Operasi melibatkan unsur Subdit Gakkum Ditlantas Polda Metro Jaya, Sat PJR, Sat Gatur, Sat Patwal, hingga jajaran Satlantas di wilayah hukum Polda Metro Jaya, mencakup DKI Jakarta dan kawasan penyangga. Kegiatan ini berada di bawah pengendalian Ipda Fauzi Tirta Kusuma.
Langkah tersebut merupakan implementasi arahan Kakorlantas Polri Irjen Pol. Agus Suryonugroho serta Dirgakkum Korlantas Polri Brigjen Pol. Faizal dalam mempercepat transformasi digital penegakan hukum lalu lintas. Sistem berbasis teknologi dinilai mampu meningkatkan akurasi sekaligus meminimalkan kesalahan administrasi dalam proses penindakan.

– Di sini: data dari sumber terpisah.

`src/design/wad_pkg.sv`:
```
// shared types and constants for the windowed average and deviation unit
package wad_pkg;

    // default geometry
    localparam int DEFAULT_DEPTH    = 1024;
    localparam int DEFAULT_SAMPLE_W = 24;

    // fixed widths of the running sums and of the configuration registers
    localparam int SUM_W     = 35;
    localparam int SQ_W      = 60;
    localparam int DEC_W     = 16;
    localparam int WIN_W     = 10;
    localparam int CFG_W     = 16;
    localparam int CFG_IDX_W = 1;

    // largest value of the squared deviation sum
    localparam logic [SQ_W-1:0] SQ_MAX = {1'b0, {(SQ_W-1){1'b1}}};

    // reset value of the short window length
    localparam logic [WIN_W-1:0] WIN_RESET = 10'd128;

    // register indexes of the configuration port
    localparam logic [CFG_IDX_W-1:0] CFG_DECIMATION   = 1'b0;
    localparam logic [CFG_IDX_W-1:0] CFG_SHORT_WINDOW = 1'b1;

    // sequencer states
    typedef enum logic [3:0] {
        ST_IDLE,
        ST_RD_OLD,
        ST_RD_CUR,
        ST_SUMS,
        ST_DIV_GO,
        ST_DIV_WAIT,
        ST_MUL_GO,
        ST_MUL_WAIT,
        ST_DEV_GO,
        ST_DEV_WAIT,
        ST_ROOT_WAIT,
        ST_FIN
    } state_t;

    // phase of the window fill for the sample being worked on
    typedef enum logic [1:0] {
        CASE_FILL_SHORT,
        CASE_FILL_LONG,
        CASE_FULL
    } case_t;

endpackage

```
`src/design/wad_square.sv`:
```
// bit-serial squarer, one shift-add step per cycle
module wad_square #(
    parameter int W = wad_pkg::DEFAULT_SAMPLE_W + 1
) (
    input  logic           aclk,
    input  logic           aresetn,
    input  logic           start,
    input  logic [W-1:0]   operand,
    output logic           done,
    output logic [2*W-1:0] product
);

    localparam int CNT_W = $clog2(W + 1);

    logic [2*W-1:0]   acc_reg;
    logic [2*W-1:0]   mcand_reg;
    logic [W-1:0]     mplier_reg;
    logic [CNT_W-1:0] cnt_reg;
    logic             busy_reg;
    logic             done_reg;

    // control
    always_ff @(posedge aclk) begin
        if (!aresetn) begin
            busy_reg <= 1'b0;
            done_reg <= 1'b0;
            cnt_reg  <= '0;
        end else begin
            done_reg <= 1'b0;
            if (start) begin
                busy_reg <= 1'b1;
                cnt_reg  <= '0;
            end else if (busy_reg) begin
                cnt_reg <= cnt_reg + 1'b1;
                if (cnt_reg == CNT_W'(W - 1)) begin
                    busy_reg <= 1'b0;
                    done_reg <= 1'b1;
                end
            end
        end
    end

    // add the shifted operand for each set multiplier bit
    always_ff @(posedge aclk) begin
        if (start) begin
            acc_reg    <= '0;
            mcand_reg  <= (2*W)'(operand);
            mplier_reg <= operand;
        end else if (busy_reg) begin
            if (mplier_reg[0]) begin
                acc_reg <= acc_reg + mcand_reg;
            end
            mcand_reg  <= {mcand_reg[2*W-2:0], 1'b0};
            mplier_reg <= {1'b0, mplier_reg[W-1:1]};
        end
    end

    assign done    = done_reg;
    assign product = acc_reg;

endmodule

```
`config.mk`:
```
export PLATFORM = sky130hd
export DESIGN_NAME = wad_square
export DESIGN_NICKNAME = d
export VERILOG_FILES = /design/src/design/wad_pkg.sv /design/src/design/wad_square.sv
export SDC_FILE = /design/constraint.sdc
export NUM_CORES = 1
export LEC_CHECK = 0
export BUFFER_PORTS_ARGS = -buffer_cell sky130_fd_sc_hd__buf_2
export CAP_MARGIN = 20
export CELL_PAD_IN_SITES_DETAIL_PLACEMENT = 0
export CELL_PAD_IN_SITES_GLOBAL_PLACEMENT = 1
export CORE_MARGIN = 1
export CORE_UTILIZATION = 40
export DETAILED_ROUTE_END_ITERATION = 8
export HOLD_SLACK_MARGIN = 0.03
export PLACE_DENSITY = 0.71
export SETUP_SLACK_MARGIN = 0.02
export SYNTH_ARGS = -nofsm -noshare
export SYNTH_HDL_FRONTEND = slang
export SYNTH_SLANG_ARGS = --single-unit
```
`constraint.sdc`:
```
create_clock -name aclk -period 3.6 [get_ports aclk]
set_clock_uncertainty 0.15 [all_clocks]
set_input_delay 0 -clock aclk [delete_from_list [all_inputs] [get_ports aclk]]
set_output_delay 0 -clock aclk [all_outputs]
set_load 0.01 [all_outputs]
```
# Yosys cells after proc, flatten, opt, wreduce, memory -nomap -nowiden

Cells that the tools add are included.

Bits in registers: 132
Input port bits: 28
Output and inout bits: 51
Logic and storage cells: 24

Add/subtract/negate cells: 2
Equal/unequal tests: 1
Muxes and demuxes: 8
Bitwise logic cells: 2
Reductions and logical operators: 4

Operators by type and width:

| kind                                        | number |
|---|---|
| 2-to-1 mux 25 bit                           | 4 |
| adder 50 bit                                | 1 |
| adder 5 x 1 -> 5 bit, second input constant | 1 |
| equality test 5 bit, second input constant  | 1 |
| 2-to-1 mux 1 bit                            | 4 |
| OR reduction 3 bit                          | 1 |
| NOT 1 bit                                   | 2 |
| AND reduction 2 bit                         | 1 |
| nonzero test 2 bit                          | 1 |
| OR reduction 2 bit                          | 1 |

# Depth between registers and ports, before layout

Gate-level depths: netlist of the first run.

Word-level depth: 4
Mapped depth: 13
Mapped depth without buffers: 13

# Worst setup path after synthesis of the first run

No wires, ideal clock.

Path kind: reg2reg
Start point: reg mcand_reg[3]
End point: reg acc_reg[49], in the netlist product[49]
Setup time: 123 ps
Arrival: 2,742 ps
Data required time: 3,327 ps
Path slack: 584 ps
Cell stages (with the launch flop): 12
Buffers on the path: 0
Period minus slack after synthesis: 3,016 ps
Cells stage by stage: edfxtp_1 ha_1 a21o_1 a21oi_2 a211oi_2 o2111ai_1 a211o_1 a211oi_2 o211ai_2 a211o_1 o311ai_1 mux2_1

Word-level cells in the longest chain between the ends: 1

Ends and longest elaborated chain:

| item                   | RTL line         | text |
|---|---|---|
| from (decl)            | wad_square.sv:16 | `logic [2*W-1:0] mcand_reg;` |
| from (signal assigned) | wad_square.sv:47 | `mcand_reg <= (2*W)'(operand);` |
| from (signal assigned) | wad_square.sv:53 | `mcand_reg <= {mcand_reg[2*W-2:0], 1'b0};` |
| adder 50 bit           | wad_square.sv:51 | `acc_reg <= acc_reg + mcand_reg;` |
| to (signal assigned)   | wad_square.sv:51 |  |
| to (decl)              | wad_square.sv:15 | `logic [2*W-1:0] acc_reg;` |

Every way passes these cells.
A chain may end at the register's enable or synchronous reset.

# Worst setup path in the final report of the first run

Start point: reg mcand_reg[1]
End point: reg acc_reg[49], in the netlist product[49]

The elaborated chain is that of the path after synthesis.

==> results of run 1 <==
## per-stage QoR
step	hold slack, ns	utilization (%)
after floorplan	-0.0218	-
after global placement	0.101	44.2
after detailed placement	0.0961	44.2
after CTS	0.202	48.5
after global routing	0.216	48.6
final	0.213	48.6
## kinds of logic after synthesis
logic type,synth area share [%]
buf+inv,5.47
flops,41.0
xor+xnor,4.12
compound gates,21.0
fa+ha+maj,8.59
simple gates,16.1
mux,3.68
## worst min-delay path by stage
stage | startpoint | end | slack [ns]
global route | aresetn | busy_reg | 0.22
finish | aresetn | busy_reg | 0.21
detailed placement | aresetn | busy_reg | 0.1
global placement | aresetn | busy_reg | 0.10
CTS | aresetn | busy_reg | 0.20
floorplan | aresetn | busy_reg | -0.02
## routing by layer
metal	global-route usage, %	share of wire [%]
met5	0	0
met4	7.06	1.3
met3	3.28	3.5
met2	31.1	43
met1	28.6	52
## Yosys cell counts (3+ instances only)
cell type,instances
nand4b_1,3
ha_1,51
o21bai_1,6
nand4_1,8
a21o_1,32
nand3b_1,8
or3_1,3
a31oi_1,13
a2111oi_0,3
and3_1,11
edfxtp_1,50
o21ai_1,5
nor3_1,12
dfxtp_1,82
xnor2_1,18
o21ai_0,71
mux2i_1,27
nand2_1,119
clkbuf_1,38
o21a_1,5
a21oi_1,79
xor2_1,18
a211oi_1,5
a211o_1,4
nor2b_1,8
inv_1,66
o211ai_1,4
nor2_1,53
and2_1,7
buf_1,5
nand3_1,19
## timing repair
action	CTS	global route
endpoints found under the setup margin	0	8
hold buffers	27	0
gates resized for setup	0	5
endpoints found under the hold margin	70	0
## power by group through the flow
stage,Combinational [uW],Clock [uW],Sequential (uW)
3_5_place_dp,496,0,1730
5_1_grt,589,1710,1700
6_report,522,1610,1690
3_3_place_gp,501,0,1720
2_1_floorplan,355,0,1720
4_1_cts,523,1650,1700
## cell type report
cell class              count  share of cell area [%]
inverters                  66                    2.72
multi-input cells         638                    45.4
flip-flops and latches    132                    34.6
well taps                 234                    3.22
clock buffers              25                    5.46
clock inverters             7                   0.522
repair buffers            114                    8.17
## worst max-delay path: stages, from the launching register on
cell	delay, ns
edfxtp_1	0.38
ha_1	0.29
a21oi_1	0.07
nand4b_1	0.25
a211oi_2	0.40
o2111ai_2	0.22
a211o_1	0.37
a211oi_2	0.25
o211ai_2	0.15
a211o_1	0.28
o311ai_1	0.09
mux2_1	0.34
==> results.cfg, run 1 <==
[run_status]
run_status = finished, final reports clean

[power]
intPower_uw = 2810
seq_power_share_pct = 44.3
total_power_uw = 3820
pwr-share-comb_pct = 13.6
power_frac_clock_pct = 42.0
vdd_drop_max_uv = 344
power.share.switching_pct = 26.6
power_density_nw_per_um2 = 420
static-leakage-power_uw = 0.00415
p_sw_uw = 1020

[grt]
grt_antenna_before_repair = 0
grt_use_total_pct = 20.2
grt-ovfl-total = 0
grt_pass1_wl_um = 31600
first_global_vias = 6285
grt_max_degree = 150

[route]
postRouteAntennaNets = 0
drt_wl_total_um = 18800
routedWlPerCell_um = 15.4
vias = 6366
first_pass_iters = 6
drtIter0Drc = 439
via_per_inst = 5.24
remaining_drc_errors = 0

[timing]
max_freq_ghz = 0.297
fin_tns_setup_ns = 0
slew_viol_final = 0
hold_viol_final = 0
min_period_over_period_pct = 93.5
finalCriticalPeriod_ns = 3.37
setup_ws_ns = 0.234
tightest_slew_ns = 0.688
setup_violations = 0
maxSlewHeadroom_pct = 54.1
rsz0062_at_grt = yes

[critical_path]
crit_path_end = product[49]
end_kind = register
crit_path_start_kind = register
r2r-end = product[49]
required_ns = 3.75
ff2ff_path_depth = 11
crit_start = mcand_reg[1]
cp_max_fo = 5
crit_arrival_ns = 3.52
worstSetupPathType = register to register
regToRegSetupSlack_ns = 0.23
r2r_start = mcand_reg[1]

[finish]
final_common_cell = nand2_1
regArea_um2 = 3140
diodes = 0
multi_input_area_um2 = 4130
stdcell_area_um2 = 9100
area_delta_synth_final_pct = 18.8
layout.nets = 1049
drive_gt1_share_pct = 13.3
fillCellCount = 1867
final_cell_count_no_fill = 1216
layout_common_cells = nand2_1, dfxtp_1, a21oi_1

[placement]
portBuffers = 78
place_ws_ns = 0.152
place_inst = 1157
gp_congestion = 0.849
dp_hpwl_um = 13200
place_area_um2 = 8260

[clock_tree]
h-tree-depth = 4
cts_tree = built
cts_num_sinks = 132
cts_root_buf = clkbuf_16
cts_max_path_buffers = 2
clk_pin_slew_ns = 0.06
cts_made_buffers = 17
cts_setup_buffers = 0
insertion_delay_ns = 0.42

[die]
die_y_um = 140
core_area_um2 = 18700
initial_core_util_pct = 40.9
row_count = 50
io_pins = 79
dieArea_um2 = 19700
die_w_um = 140

[synth]
synth.distinct_cells = 65
seq_area_frac_synth_pct = 41.0
synth_top_area_share_pct = 21.4
synth_flop_cell = dfxtp_1
synth.top_cells.by_area = dfxtp_1, edfxtp_1, ha_1, nand2_1, a21oi_1
synth.ff_latch_count = 132
syn_nets = 961
yosys_warnings = 0
synth_top_area_cell = dfxtp_1
async_flop_share_pct = 0
syn_area_per_cell_um2 = 8.69
synthesis.area_um2 = 7660
synth_edf_count = 50
netlist_instances = 881

[worst_hold_path]
min_path_cells = 3
hold_path_class = input pin to register

[run]
drv_cap = 0
(Power assumes the default switching activity.)
==> run 2: changes to the inputs <==
--- a/config.mk
+++ b/config.mk
@@ -10,10 +10,10 @@
 export CELL_PAD_IN_SITES_DETAIL_PLACEMENT = 0
 export CELL_PAD_IN_SITES_GLOBAL_PLACEMENT = 1
 export CORE_MARGIN = 1
-export CORE_UTILIZATION = 40
+export CORE_UTILIZATION = 45
 export DETAILED_ROUTE_END_ITERATION = 8
 export HOLD_SLACK_MARGIN = 0.03
-export PLACE_DENSITY = 0.71
+export PLACE_DENSITY = 0.79
 export SETUP_SLACK_MARGIN = 0.02
 export SYNTH_ARGS = -nofsm -noshare
 export SYNTH_HDL_FRONTEND = slang
==> results.cfg, run 2 (synthesis results as in run 1) <==
[die]
dieArea_um2 = 17500
row_count = 47
initial_core_util_pct = 46.2
io_pins = 79
core_area_um2 = 16600
die_y_um = 132
die_w_um = 132

[finish]
layout.nets = 1059
layout_common_cells = nand2_1, dfxtp_1, a21oi_1
drive_gt1_share_pct = 13.7
final_common_cell = nand2_1
area_delta_synth_final_pct = 20.6
diodes = 0
fillCellCount = 1550
finalCoreUtilization_pct = 55.7

[timing]
finalCriticalPeriod_ns = 3.34
setup_violations = 0
maxSlewHeadroom_pct = 32.3
max_freq_ghz = 0.300
hold_viol_final = 0
tightest_slew_ns = 1.02
rsz0062_at_grt = no
fin_tns_setup_ns = 0
slew_viol_final = 0
min_period_over_period_pct = 92.7

[route]
via_per_inst = 5.40
first_pass_iters = 5
remaining_drc_errors = 0
routedWlPerCell_um = 15.3
drt_wl_total_um = 18600
drtIter0Drc = 475
vias = 6548
postRouteAntennaNets = 0

[critical_path]
regToRegSetupSlack_ns = 0.26
r2r_start = mcand_reg[1]
crit_arrival_ns = 3.49
cp_max_fo = 5
end_kind = register
required_ns = 3.76
r2r-end = product[49]
worstSetupPathType = register to register
ff2ff_path_depth = 11
crit_path_start_kind = register

[clock_tree]
h-tree-depth = 4
cts_root_buf = clkbuf_16
cts_made_buffers = 17
cts_max_path_buffers = 2
clk_pin_slew_ns = 0.06
cts_num_sinks = 132
insertion_delay_ns = 0.43
cts_setup_buffers = 0
cts_tree = built

[worst_hold_path]
holdPathEnd = busy_reg
min_path_cells = 3
hold_path_class = input pin to register
hold_start = aresetn

[run]
drv_cap = 0

[grt]
grt_use_total_pct = 21.9
grt-ovfl-total = 0
grt_pass1_wl_um = 31000
grt_max_degree = 109
grt_antenna_before_repair = 0
first_global_vias = 6213

[placement]
gp_congestion = 0.904
dp_hpwl_um = 12800
portBuffers = 78

[power]
static-leakage-power_uw = 0.00421
total_power_uw = 4030
vdd_drop_max_uv = 329
power_density_nw_per_um2 = 437

[run_status]
run_status = finished, final reports clean
==> run 2: cell types whose count changed in the layout (fill, tap and decap cells not counted), moves of 2 or more <==
| cell | before | now |
|---|---|---|
| dlygate4sd3_1 | 27 | 35 |
| clkinv_4 | 1 | 4 |
| buf_4 | 9 | 12 |
| clkbuf_1 | 5 | 1 |
| clkinvlp_4 | 3 | 0 |
| clkbuf_16 | 18 | 20 |
==> run 2: worst max-delay path, cell delays in order, from the launching register on <==
cell and delay, ns:
edfxtp_1 0.39, ha_1 0.29, a21oi_1 0.06, nand4b_1 0.31, a211oi_4 0.33, o2111ai_2 0.20, a211o_1 0.33, a211oi_2 0.27
o211ai_2 0.15, a211o_1 0.28, o311ai_1 0.10, mux2_1 0.35
==> run 2: worst max path at each step <==
stage                              from           to  cells after the start
after floorplan            mcand_reg[3]  product[49]                     11
after global placement    mcand_reg[24]  product[49]                     11
after detailed placement   mcand_reg[1]  product[49]                     11
after CTS                  mcand_reg[1]  product[49]                     11
after global routing       mcand_reg[1]  product[49]                     11
final                      mcand_reg[1]  product[49]                     11
==> run 2: layout make-up <==
class	count	area, um2	share of cell area (%)
clock buffers	24	537	5.81
multi-input cells	638	4120	44.6
flip-flops and latches	132	3140	34.0
well taps	220	275	2.98
clock inverters	8	83.8	0.908
repair buffers	124	826	8.94
inverters	66	248	2.68
==> run 2: metrics by stage <==
stage / hold WS (ns) / instance area, um2 / setup WS (ns) / std cells
2_1_floorplan: -0.0218 / 7660 / 0.584 / 881
3_3_place_gp: 0.0844 / 8240 / 0.308 / 1145
3_5_place_dp: 0.0955 / 8240 / 0.269 / 1145
4_1_cts: 0.194 / 9220 / 0.175 / 1212
5_1_grt: 0.228 / 9240 / 0.0296 / 1212
6_report: 0.202 / 9240 / 0.263 / 1212
==> run 2: repair_timing <==
item / CTS / global route
hold endpoints to repair: 70 / 0
endpoints found under the setup margin: 0 / 6
resized for setup: 0 / 5
hold buffers: 35 / 0
==> run 2: report_power, final <==
part,internal [uW],switching [uW],leakage [uW]
sequential,1650,50.8,0.00118
clock,1120,682,0.000309
combinational,211,323,0.00272
total,2980,1060,0.00421
==> run 2: per-layer routing <==
| metal | vias to the layer above | global-route usage [%] | share of wire, % |
|---|---|---|---|
| li1 | 3326 | - | - |
| met1 | 3060 | 30.9 | 50 |
| met2 | 142 | 33.7 | 44 |
| met3 | 20 | 4.67 | 4.1 |
| met4 | 0 | 6.19 | 1.1 |
| met5 | - | 0 | 0 |
==> run 3: changes to the inputs <==
--- a/config.mk
+++ b/config.mk
@@ -10,10 +10,11 @@
 export CELL_PAD_IN_SITES_DETAIL_PLACEMENT = 0
 export CELL_PAD_IN_SITES_GLOBAL_PLACEMENT = 1
 export CORE_MARGIN = 1
-export CORE_UTILIZATION = 45
+export CORE_UTILIZATION = 35
+export CTS_BUF_LIST = sky130_fd_sc_hd__clkbuf_4 sky130_fd_sc_hd__clkbuf_8 sky130_fd_sc_hd__clkbuf_16
 export DETAILED_ROUTE_END_ITERATION = 8
 export HOLD_SLACK_MARGIN = 0.03
-export PLACE_DENSITY = 0.79
+export PLACE_DENSITY = 0.64
 export SETUP_SLACK_MARGIN = 0.02
 export SYNTH_ARGS = -nofsm -noshare
 export SYNTH_HDL_FRONTEND = slang
==> results.cfg, run 3 (synthesis results as in run 1) <==
[timing]
maxSlewHeadroom_pct = 54.3
setup_ws_ns = 0.226
rsz0062_at_grt = no
min_period_over_period_pct = 93.7
setup_violations = 0
hold_viol_final = 0
fin_worst_hold_slack_ns = 0.192
finalCriticalPeriod_ns = 3.37
max_freq_ghz = 0.296
tightest_slew_ns = 0.685
fin_tns_setup_ns = 0
slew_viol_final = 0

[route]
drt_wl_total_um = 19700
drtIter0Drc = 327
routedWlPerCell_um = 15.6
first_pass_iters = 4
via_per_inst = 5.09
vias = 6421
postRouteAntennaNets = 0
remaining_drc_errors = 0

[run]
drv_cap = 0

[die]
dieArea_um2 = 22500
initial_core_util_pct = 36.1
row_count = 53
core_area_um2 = 21200
io_pins = 79
die_w_um = 150
die_y_um = 150

[critical_path]
critical-path-slowest-cell = a311oi_1
cp_max_fo = 3
crit_path_start_kind = register
max_stage_delay_ns = 0.48
crit_arrival_ns = 3.52
required_ns = 3.75
cp_cell_sequence = ha_1 > inv_1 > fa_1 > nor2b_1 > o21ai_0 > a21oi_1 > o21ai_1 > nand3_1 > a21oi_2 > o41ai_4 > a311oi_1 > a211o_1 > o211ai_1
crit_family = compound AO/OA/AOI/OAI gates
end_kind = register
crit_buf_inv = 1
worstSetupPathType = register to register

[placement]
gp_congestion = 0.821
dp_hpwl_um = 13900
portBuffers = 78
place_ws_ns = 0.0797

[clock_tree]
cts_max_path_buffers = 2
clk_pin_slew_ns = 0.06
cts_num_sinks = 132
insertion_delay_ns = 0.42
h-tree-depth = 4
cts_tree = built
cts_made_buffers = 17
cts_root_buf = clkbuf_16

[grt]
grt_antenna_before_repair = 0
grt_pass1_wl_um = 32500
grt_max_degree = 66
grt_use_total_pct = 18.5
first_global_vias = 6415
grt-ovfl-total = 0

[power]
vdd_drop_max_uv = 293
static-leakage-power_uw = 0.00420
power_density_nw_per_um2 = 432

[finish]
area_delta_synth_final_pct = 20.6
layout.nets = 1053
final_common_cell = nand2_1
drive_gt1_share_pct = 14.4
diodes = 0
fillCellCount = 2169
layout_common_cells = nand2_1, dfxtp_1, a21oi_1

[run_status]
run_status = finished, final reports clean

[worst_hold_path]
hold_path_class = input pin to register
## run 3: cell types whose count changed in the layout (fill, tap and decap cells not counted), sizes merged
cell	delta
clkinv	-2
inv	+5
clkinvlp	+1
dlygate4sd3	-8
buf	+2
clkbuf	-4
## run 3: what timing repair did
item                       4_1_cts  5_1_grt
gates resized for setup          0       10
buffers inserted                 0        0
setup endpoints to repair        0        9
hold buffers                    27        0
hold endpoints to repair        89        0
## run 3: metrics by stage
step	area, um2	instances	power (uW)	util [%]
3_3_place_gp	8330	1202	2230	39.3
5_1_grt	9240	1261	4170	43.5
3_5_place_dp	8330	1202	2230	39.3
4_1_cts	9200	1261	4030	43.3
6_report	9240	1261	3990	43.5
2_1_floorplan	7660	881	2070	-
## run 3: tightest hold or removal path, cell delays in order
cell and delay, ns:
dlygate4sd3_1 0.51, buf_2 0.10, nor2b_1 0.11
## run 3: final timing paths
check	from	cells after the start	endpoint	slack, ns
worst max register to register	mcand_reg[0]	13	product[48]	0.23
worst max-delay path	mcand_reg[0]	13	product[48]	0.23
worst min-delay path	aresetn	3	busy_reg	0.19
worst min register to register	product[25]	2	product[25]	0.32
## run 3: where the power goes
part / switching [uW] / internal (uW) / total, uW
logic: 325 / 204 / 529
clock network: 716 / 1050 / 1770
registers: 46.9 / 1650 / 1690
## run 3: metal layers
metal | vias to the layer above | GRT usage (%) | share of wire, %
li1 | 3309 | - | -
met1 | 3019 | 26.0 | 52
met4 | 0 | 5.40 | 1.1
met3 | 14 | 2.71 | 2.5
met2 | 79 | 29.1 | 44
met5 | - | 0 | 0
## run 3: layout make-up
cell class | count | area [um2] | share of cell area [%]
multi-input cells | 638 | 4150 | 44.9
clock buffers | 20 | 483 | 5.23
repair buffers | 118 | 761 | 8.24
well taps | 275 | 344 | 3.72
inverters | 66 | 248 | 2.68
flip-flops and latches | 132 | 3140 | 34.0
clock inverters | 12 | 113 | 1.22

Selain melakukan penegakan hukum, petugas juga memberikan imbauan secara humanis kepada para pengguna jalan agar lebih tertib dan disiplin dalam berlalu lintas.
Dari total 172 pelanggaran yang tercatat, sebanyak 87 pelanggaran telah tervalidasi, sementara 48 pelanggaran lainnya telah dikirim ke sistem untuk proses lanjutan.
Dirlantas Polda Metro Jaya Kombes Pol. Komarudin menegaskan, penggunaan perangkat handheld menjadi bukti nyata komitmen Polri dalam menghadirkan sistem penegakan hukum yang modern, profesional, dan akuntabel.
“Pemanfaatan perangkat handheld ini menunjukkan komitmen kami dalam menghadirkan penegakan hukum yang lebih transparan dan profesional,” ujar Kombes Pol. Komarudin, Minggu (26/4/2026).
Ia menambahkan, langkah tersebut juga ditujukan untuk meningkatkan disiplin masyarakat di tengah tingginya mobilitas kendaraan saat akhir pekan.
Secara umum, kegiatan berlangsung aman dan lancar serta mendapat respons positif dari masyarakat. Kehadiran teknologi ETLE handheld diharapkan mampu menekan angka pelanggaran dan meningkatkan keselamatan berlalu lintas di jalan raya.